Lastly, I just thought I would give a shout out to my sister who happens to be one of the least computer savvy people I’ve ever encountered.  She is actually chatting with me on yahoo IM right now!  I was shocked today when she said she wanted to download it.  Way to go sis!

A Milestone

Monday, November 12th, 2007

Today is an important milestone – at least in my mind.  As of today, Sabrina has been with me as long as she away from me.  She spent 7 months with her foster family and I picked her up 7 months ago today.  Why have I been waiting to reach this milestone?  It doesn’t make her more my daughter.  It doesn’t make me feel more legitimately her mom.  Guilt over missing so much of her early life?  Maybe.  For whatever reason, this is the milestone I’ve been anticipating most.  Not her being home for 6 months or home for a year or her first Christmas with us or getting her TN birth certificate – just the day that I know she has been with me longer than she wasn’t.

I think of that first week in Antigua often.  As she becomes more attached and bonded with me, I realize how hard that first week was for her.  She was fine the first 2 or 3 days and then she seemed to realize Maria (her foster mom) wasn’t coming back and she was stuck with this tired white woman who spoke a weird language and couldn’t sing worth a damn.  For the next week or so, Sabrina seemed uneasy with me.  She didn’t cry a lot and wasn’t difficult, except when it came to sleeping, but there was a general sense of unease.  We didn’t fit and move together yet.  There was a clumsiness about our interactions.  She slowly started to relax as she realized that while I couldn’t sing, I would get her bottles and change her diapers and avoid dropping her on her head.  At the time, I told people how easy going she was and how the transition was mostly smooth but looking back with the knowledge of how things progressed, it wasn’t as easy as I thought for her.  She didn’t sob and grieve the way other some babies did – but she wasn’t sure what she thought of me or the situation.  She didn’t know me or trust me.  She gazed at me out of curiosity and confusion not out of love or bonding.  But we made it through.  We found our rhythm and most days I feel great about our bond.  (Like any adoptive mom, I have days where I question her behaviors and wonder if we are back pedaling in the attachment department.)
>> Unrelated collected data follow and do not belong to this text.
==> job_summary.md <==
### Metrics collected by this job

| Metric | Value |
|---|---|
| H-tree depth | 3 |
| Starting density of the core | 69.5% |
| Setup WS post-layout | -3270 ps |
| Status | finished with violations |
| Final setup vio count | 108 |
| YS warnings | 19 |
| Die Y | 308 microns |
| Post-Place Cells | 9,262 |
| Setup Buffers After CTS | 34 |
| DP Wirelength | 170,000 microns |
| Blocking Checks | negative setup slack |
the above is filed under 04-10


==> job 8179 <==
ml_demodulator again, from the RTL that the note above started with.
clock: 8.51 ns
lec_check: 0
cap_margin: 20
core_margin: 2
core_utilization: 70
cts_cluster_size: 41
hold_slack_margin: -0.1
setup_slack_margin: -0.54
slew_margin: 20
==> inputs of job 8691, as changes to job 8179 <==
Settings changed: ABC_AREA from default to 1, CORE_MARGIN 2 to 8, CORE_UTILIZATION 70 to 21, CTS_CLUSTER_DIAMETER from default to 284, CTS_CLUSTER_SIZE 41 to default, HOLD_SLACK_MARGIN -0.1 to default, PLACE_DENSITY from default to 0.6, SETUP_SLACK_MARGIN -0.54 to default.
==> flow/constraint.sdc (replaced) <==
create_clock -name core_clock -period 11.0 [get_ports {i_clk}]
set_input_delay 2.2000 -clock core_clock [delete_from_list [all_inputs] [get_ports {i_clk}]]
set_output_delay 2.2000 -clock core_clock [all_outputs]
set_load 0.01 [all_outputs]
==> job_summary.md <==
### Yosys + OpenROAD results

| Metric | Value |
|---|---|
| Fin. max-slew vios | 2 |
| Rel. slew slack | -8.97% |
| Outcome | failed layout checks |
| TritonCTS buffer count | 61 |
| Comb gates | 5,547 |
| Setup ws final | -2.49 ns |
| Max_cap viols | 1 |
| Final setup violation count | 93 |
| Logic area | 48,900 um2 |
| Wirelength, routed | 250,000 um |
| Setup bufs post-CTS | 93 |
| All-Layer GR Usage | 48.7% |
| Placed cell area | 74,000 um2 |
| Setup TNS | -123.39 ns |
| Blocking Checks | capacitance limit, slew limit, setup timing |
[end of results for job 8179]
old:
## AXI_LITE_PROJ
module AXI_LITE_PROJ #(
    parameter   ADDRESS     =   32,
    parameter   DATA_WIDTH  =   32
)
(
    input                   clk,
    input                   reset_n,
    input      [31:0]       C_ADRR,
    input      [31:0]       C_DATA,
    input                   C_VALID,
    input                   C_VALID_R,
    input      [31:0]       C_ADRR_R,
    output     [31:0]       C_DATA_READ,
    input      [3:0 ]       C_STRB,
    output reg              READY_S
);
Size in the first run: ~4000 cells after synthesis, ~710 flip-flops.
==> flow/config.mk <==
export PLATFORM = sky130hd
export DESIGN_NAME = AXI_LITE_PROJ
export DESIGN_NICKNAME = AXI_LITE_PROJ
export VERILOG_FILES = /design/flow/design.v
export SDC_FILE = /design/flow/constraint.sdc
export NUM_CORES = 4
export LEC_CHECK = 0
export ABC_AREA = 0
export CAP_MARGIN = 20
export CELL_PAD_IN_SITES_GLOBAL_PLACEMENT = 2
export CORE_ASPECT_RATIO = 1.03
export CORE_MARGIN = 7
export CORE_UTILIZATION = 34
export CTS_CLUSTER_DIAMETER = 155
export GPL_ROUTABILITY_DRIVEN = 0
export MIN_ROUTING_LAYER = met1
export SETUP_SLACK_MARGIN = 0.58
export SLEW_MARGIN = 20
export TNS_END_PERCENT = 5
==> flow/constraint.sdc <==
create_clock -name core_clock -period 7.87 [get_ports {clk}]
set_input_delay 1.5740 -clock core_clock [delete_from_list [all_inputs] [get_ports {clk}]]
set_output_delay 1.5740 -clock core_clock [all_outputs]
set_load 0.01 [all_outputs]
run.sh (not shown) runs the stock make flow with config.mk's settings and CLKGATE_MAP_FILE=.
old went all the way through the flow, and no timing, DRC or antenna check failed.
But here we are at the day I have been waiting for and I wonder why I thought it was so important.  Today feels like every other day.  Sabrina woke up smiling and saying “Mama” like every other day.  (Okay, some days she wakes up smiling and saying “Puppy” but let’s just pretend it is always mama.)  We are going to meet up with some moms at Starbuck’s and have some coffee.  Then we will come home and take a nap.  I guess these arbitrary dates on the calendar don’t matter that much after all.

Great news!

Sunday, November 11th, 2007

Most of you know Cheri’s story – heck most of you contributed to a fund for her and Erin this summer. Cheri has been in limbo for 11 months. She has been living in Antigua for almost a year. She has been waiting for Eliana’s birth mom’s cedula to be signed (long story – if you aren’t familiar with her predicament, read back through her archives). Friday she was notified that they FINALLY got a signature. I can’t even express how happy I am about this and I can’t imagine how happy she and Gary must be. Go give her some love! There hasn’t been a lot of good news in adoption world lately and this is some of the best news I can imagine (short of her and Erin coming home with their beautiful babies).
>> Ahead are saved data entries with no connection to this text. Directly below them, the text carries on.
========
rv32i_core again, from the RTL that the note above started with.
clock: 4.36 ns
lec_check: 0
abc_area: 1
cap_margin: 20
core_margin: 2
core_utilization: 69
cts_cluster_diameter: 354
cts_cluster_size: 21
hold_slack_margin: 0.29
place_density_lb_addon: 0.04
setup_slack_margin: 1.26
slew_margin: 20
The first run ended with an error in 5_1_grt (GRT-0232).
==> inputs of violet <==
==> flow/design.v <==
`timescale 1ns/100ps
module conv(
           input Aclk,
           input rst,
           input [7:0] Xin,
           input [7:0] Kin,
           output reg [7:0] Rout,
           output reg result_done
       );
reg [7:0] pattern [9-1:0];
reg [4:0] daddr;
wire pattern_done;
reg [7:0] kernel [4-1:0];
reg [4:0] kaddr;
wire kernel_done;
reg [7:0] result [4-1:0];
reg [4:0] out_cnt;
integer i;
assign pattern_done = (daddr-1>=9) ? 1'd1 : 1'd0;
always@(posedge Aclk)
begin
    if(rst)
    begin
        for(i=0;i<9;i=i+1)
        begin
            pattern[i] <= 7'd0;
        end
        daddr <= 5'd1;   
    end
    else
    begin
        if(pattern_done)
        begin
            pattern[daddr] <= pattern[daddr];
            daddr <= daddr;
        end
        else
        begin
            pattern[daddr-1] <= Xin;
            daddr <= daddr + 5'd1;
        end
    end
end
assign kernel_done = (kaddr-1>=4) ? 1'd1 : 1'd0;
always@(posedge Aclk)
begin
    if(rst)
    begin
        for(i=0;i<4;i=i+1)
        begin
            kernel[i] <= 7'd0;
        end
        kaddr <= 5'd1;
    end
    else
    begin
        if(kernel_done)
        begin
            kernel[kaddr] <= kernel[kaddr];
            kaddr <= kaddr;
        end
        else
        begin
            kernel[kaddr-1] <= Kin;
            kaddr <= kaddr + 5'd1;
        end
    end
end
always@(*)
begin
    if(rst)
    begin
        for(i=0;i<4;i=i+1)
        begin
            result[i] = 7'd0;
        end
    end
    else
    begin
        if(pattern_done & kernel_done)
        begin
            result[0] = pattern[0]*kernel[0] + pattern[1]*kernel[1] + pattern[3]*kernel[2] + pattern[4]*kernel[3];
            result[1] = pattern[1]*kernel[0] + pattern[2]*kernel[1] + pattern[4]*kernel[2] + pattern[5]*kernel[3];
            result[2] = pattern[3]*kernel[0] + pattern[4]*kernel[1] + pattern[6]*kernel[2] + pattern[7]*kernel[3];
            result[3] = pattern[4]*kernel[0] + pattern[5]*kernel[1] + pattern[7]*kernel[2] + pattern[8]*kernel[3];
        end
        else
        begin
            for(i=0;i<4;i=i+1)
            begin
                result[i] = 7'd0;
            end
        end
    end
end
always@(posedge Aclk)
begin
    if(rst)
    begin
        result_done <= 1'd0;
    end
    else
    begin
        if(pattern_done & kernel_done)
        begin
            result_done <= 1'd1;
        end
        else
        begin
            result_done <= result_done;
        end
    end
end
always@(posedge Aclk)
begin
    if(rst)
    begin
        Rout <= 7'd0;
        out_cnt <= 5'd1;
    end
    else
    begin
        if(pattern_done & kernel_done)
        begin
            out_cnt <= out_cnt + 5'd1;
            Rout <= result[out_cnt-1];
        end
        else
        begin
            out_cnt <= 5'd1;
            Rout <= 5'd0;
        end
    end
end
endmodule
==> flow/run.sh <==
#!/bin/bash
# the make line also repeats each setting of config.mk as NAME=value (left out here)
make -C /OpenROAD-flow-scripts/flow DESIGN_CONFIG=/design/flow/config.mk WORK_HOME=/design/flow/orfs CLKGATE_MAP_FILE= finish
==> flow/config.mk <==
export PLATFORM = sky130hd
export DESIGN_NAME = conv
export DESIGN_NICKNAME = conv
export VERILOG_FILES = /design/flow/design.v
export SDC_FILE = /design/flow/constraint.sdc
export NUM_CORES = 4
export LEC_CHECK = 0
export CAP_MARGIN = 20
export CORE_MARGIN = 2
export CORE_UTILIZATION = 72
export CTS_CLUSTER_DIAMETER = 205
export CTS_CLUSTER_SIZE = 32
export PLACE_DENSITY_LB_ADDON = 0.03
export SETUP_SLACK_MARGIN = 1.84
export SLEW_MARGIN = 20
==> flow/constraint.sdc <==
create_clock -name core_clock -period 6.45 [get_ports {Aclk}]
set_input_delay 1.2900 -clock core_clock [delete_from_list [all_inputs] [get_ports {Aclk}]]
set_output_delay 1.2900 -clock core_clock [all_outputs]
set_load 0.01 [all_outputs]
==> inputs of onyx, as changes to violet <==
Settings changed: CORE_UTILIZATION 72 to 63, CTS_CLUSTER_DIAMETER 205 to unset, CTS_CLUSTER_SIZE 32 to unset, PLACE_DENSITY_LB_ADDON 0.03 to unset, SETUP_SLACK_MARGIN 1.84 to unset.
==> flow/constraint.sdc (replaced) <==
create_clock -name core_clock -period 4.36 [get_ports {Aclk}]
set_input_delay 0.8720 -clock core_clock [delete_from_list [all_inputs] [get_ports {Aclk}]]
set_output_delay 0.8720 -clock core_clock [all_outputs]
set_load 0.01 [all_outputs]
==> inputs of ember, as changes to violet <==
Settings changed: CORE_UTILIZATION 72 to 26, CTS_CLUSTER_DIAMETER 205 to unset, CTS_CLUSTER_SIZE 32 to unset, PLACE_DENSITY_LB_ADDON 0.03 to unset, SETUP_SLACK_MARGIN 1.84 to unset.
==> flow/constraint.sdc (replaced) <==
create_clock -name core_clock -period 15.1 [get_ports {Aclk}]
set_input_delay 3.0200 -clock core_clock [delete_from_list [all_inputs] [get_ports {Aclk}]]
set_output_delay 3.0200 -clock core_clock [all_outputs]
set_load 0.01 [all_outputs]
==> inputs of tundra, as changes to violet <==
Settings changed: CORE_UTILIZATION 72 to 64, CTS_CLUSTER_DIAMETER 205 to unset, CTS_CLUSTER_SIZE 32 to unset, PLACE_DENSITY_LB_ADDON 0.03 to unset, SETUP_SLACK_MARGIN 1.84 to 1.85.
==> flow/constraint.sdc (replaced) <==
create_clock -name core_clock -period 6.99 [get_ports {Aclk}]
set_input_delay 1.3980 -clock core_clock [delete_from_list [all_inputs] [get_ports {Aclk}]]
set_output_delay 1.3980 -clock core_clock [all_outputs]
set_load 0.01 [all_outputs]
==> notes <==
violet ran to the end with violations: negative setup slack. onyx finished with negative setup slack left. ember ran to the end with no violations. tundra completed without violations. The highest die size belongs to ember, the lowest to violet. The highest sequential share of layout area belongs to ember, the lowest to onyx. The lowest register-to-register slack belongs to onyx, the highest to ember. In sequential cell count, violet and ember do not differ. Worst setup slack: onyx < violet < tundra < ember. Of violet and ember, violet has the higher first-iteration DRC count (gap about 55%, measured against ember).
==> figures <==
Result of the run: tundra no timing/DRC/antenna violations; violet complete, but fails checks; onyx complete, but fails checks; ember no timing/DRC/antenna violations
Violated checks: tundra -; violet negative setup slack; onyx negative setup slack; ember -
Post-route clock skew: tundra 14.5 ps; violet 23.9 ps; onyx 16.8 ps; ember 17.5 ps
Met1 layer wirelength in the final routing: tundra 24.7 mm; violet 23.3 mm; onyx 25.4 mm; ember 28.1 mm
Flop share of the area: tundra 0.148; violet 0.142; onyx 0.140; ember 0.152
Highest metal used: tundra met4; violet met4; onyx met4; ember met5
Summed area of non-filler cells in the final layout: tundra 23900 µm²; violet 25000 µm²; onyx 25200 µm²; ember 23300 µm²
Pin count of the biggest net entering global routing: tundra 33; violet 33; onyx 17; ember 33
Total wirelength of the detailed-routed design: tundra 62.6 mm; violet 66.3 mm; onyx 64.4 mm; ember 60.4 mm
Worst hold slack across all endpoints: tundra 478 ps; violet 500 ps; onyx 479 ps; ember 476 ps
Number of tap cells inserted: tundra 442; violet 384; onyx 448; ember 1060
Fmax: tundra 146 MHz; violet 145 MHz; onyx 147 MHz; ember 131 MHz
Data buffer area share: tundra 0.0655; violet 0.0999; onyx 0.107; ember 0.0214
Vias in the first global route: tundra 17100; violet 18100; onyx 17200; ember 15200
==> inputs of build 43 <==
## fairArb
module fairArb (
	input logic [15:0] bids,
	output logic [15:0] wins,
	input logic get_next_win,
	input logic clk,
	input logic rst
		);
	parameter SIZE = 3;
	parameter S0=3'b000, S1=3'b001, S2=3'b010, S3=3'b011, S4=3'b100, S5=3'b101, S6=3'b110;
	logic [SIZE-1:0] state;
	logic [SIZE-1:0] next_state;
	logic [3:0] dec1;
	logic [3:0] dec2;
	logic [15:0] bid1;
	logic [15:0] bid2;
	logic [15:0] b [15:0];
	logic [15:0] d [15:0];
	logic [15:0] out_check;
	logic [3:0] new_priority;
	logic [3:0] pr_in;
	logic [15:0] bids_cycle_f;
	logic [3:0] priority_f;
	logic [3:0] priority_d;
	logic [15:0] wins_d;
	logic sB, sD;
	logic [1:0] sC;
	always @ (*) begin
		case (sC)
			2'b00: priority_d = dec2;
			2'b01: priority_d = priority_f;
			2'b10: priority_d = pr_in;
			2'b11: priority_d = 0;
		endcase
	end
	always @ (*) begin
		case (sB)
			1'b0: wins_d = bid1;
			1'b1: wins_d = bid2;
		endcase
	end
	always @ (*) begin
		case (sD)
			1'b0: begin
				bid2 = out_check;
				pr_in = new_priority + 1;
			end
			1'b1: begin
				bid2 = d[priority_f];
				pr_in = priority_f + 1;
			end
		endcase
	end
	always @ (*) begin
		bids_cycle_f = bids;
		next_state = S0;
		new_priority = 4'd0;
		out_check = 16'd0;
		if ((bids_cycle_f & 16'd1) != 16'b0) begin
			bid1 = 16'd1;
		end
		else if ((bids_cycle_f & 16'd2) != 16'b0) begin
			bid1 = 16'd2;
		end
		else if ((bids_cycle_f & 16'd4) != 16'b0) begin
			bid1 = 16'd4;
		end
		else if ((bids_cycle_f & 16'd8) != 16'b0) begin
			bid1 = 16'd8;
		end
		else if ((bids_cycle_f & 16'd16) != 16'b0) begin
			bid1 = 16'd16;
		end
		else if ((bids_cycle_f & 16'd32) != 16'b0) begin
			bid1 = 16'd32;
		end
		else if ((bids_cycle_f & 16'd64) != 16'b0) begin
			bid1 = 16'd64;
		end
		else if ((bids_cycle_f & 16'd128) != 16'b0) begin
			bid1 = 16'd128;
		end
		else if ((bids_cycle_f & 16'd256) != 16'b0) begin
			bid1 = 16'd256;
		end
		else if ((bids_cycle_f & 16'd512) != 16'b0) begin
			bid1 = 16'd512;
		end
		else if ((bids_cycle_f & 16'd1024) != 16'b0) begin
			bid1 = 16'd1024;
		end
		else if ((bids_cycle_f & 16'd2048) != 16'b0) begin
			bid1 = 16'd2048;
		end
		else if ((bids_cycle_f & 16'd4096) != 16'b0) begin
			bid1 = 16'd4096;
		end
  ...
Settings: LEC_CHECK=0, ABC_AREA=0, CAP_MARGIN=5, CELL_PAD_IN_SITES_DETAIL_PLACEMENT=2, CELL_PAD_IN_SITES_GLOBAL_PLACEMENT=3, CORE_MARGIN=5, CORE_UTILIZATION=51, CTS_CLUSTER_DIAMETER=174, CTS_CLUSTER_SIZE=79, GPL_ROUTABILITY_DRIVEN=1, GPL_TIMING_DRIVEN=0, HOLD_SLACK_MARGIN=0.24, MAX_ROUTING_LAYER=met5, MIN_ROUTING_LAYER=met2, SETUP_SLACK_MARGIN=0.11, SLEW_MARGIN=20; clock period 5.56 ns.
run.sh (not shown) runs the stock make flow with config.mk's settings and CLKGATE_MAP_FILE=.
==> inputs of build 11, as changes to build 43 <==
==> flow/config.mk (replaced) <==
export PLATFORM = sky130hd
export DESIGN_NAME = fairArb
export DESIGN_NICKNAME = fairArb
export VERILOG_FILES = /design/flow/design.v
export SDC_FILE = /design/flow/constraint.sdc
export NUM_CORES = 4
export LEC_CHECK = 0
export CAP_MARGIN = 5
export CELL_PAD_IN_SITES_GLOBAL_PLACEMENT = 0
export CORE_MARGIN = 2
export CORE_UTILIZATION = 65
export CTS_CLUSTER_DIAMETER = 41
export CTS_CLUSTER_SIZE = 79
export GPL_ROUTABILITY_DRIVEN = 1
export GPL_TIMING_DRIVEN = 1
export MAX_ROUTING_LAYER = met4
export SETUP_SLACK_MARGIN = -0.1
export SLEW_MARGIN = 20
==> flow/constraint.sdc (replaced) <==
create_clock -name core_clock -period 3.25 [get_ports {clk}]
set_input_delay 0.6500 -clock core_clock [delete_from_list [all_inputs] [get_ports {clk}]]
set_output_delay 0.6500 -clock core_clock [all_outputs]
set_load 0.01 [all_outputs]
==> summary of the runs <==
In area after synthesis, build 43 and build 11 do not differ. Synthesized cell count is the same in build 43 and build 11. Build 43 died in 3_1_place_gp_skip_io. Build 11 aborted during 4_1_cts on DPL-0038. Between build 11 and build 43, the lower die size is in build 11 (gap 32%, measured against build 43).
Memo to the old man at Sam’s Club

Wednesday, November 7th, 2007

Dear Kind Sir:

I tend to cut those from the older generations a bit of slack when it comes to asking politically correct appropriate questions.  I know your generation doesn’t always think about the “right” way to phrase things.  You seemed to be a nice man who was genuinely interested in my daughter so I continued to smile, if somewhat stiffly, when you asked “What is it mixed with?” after commenting she was beautiful.   I explained that my daughter was from Guatemala and you said your daughter was considering adopting from Central America because she had spent a bit of time teaching in Costa Rica.  However, I do believe I should expect some manners from your generation so when I answered your question about why we decided to adopt, I played dumb and answered the question I was comfortable answering – why we chose Guatemala.  But instead of taking the hint, your reply “No I mean can’t you have children of your own or what?” led my smile to turn a bit frosty and my “Maybe, maybe not but we decided adoption was right for our family” was much more polite than what I was thinking.  I hope if your daughter does adopt, she teaches you a better way to communicate about such things in public.  And I’m sure she wouldn’t appreciate you telling random strangers in Sam’s Club that she can’t conceive.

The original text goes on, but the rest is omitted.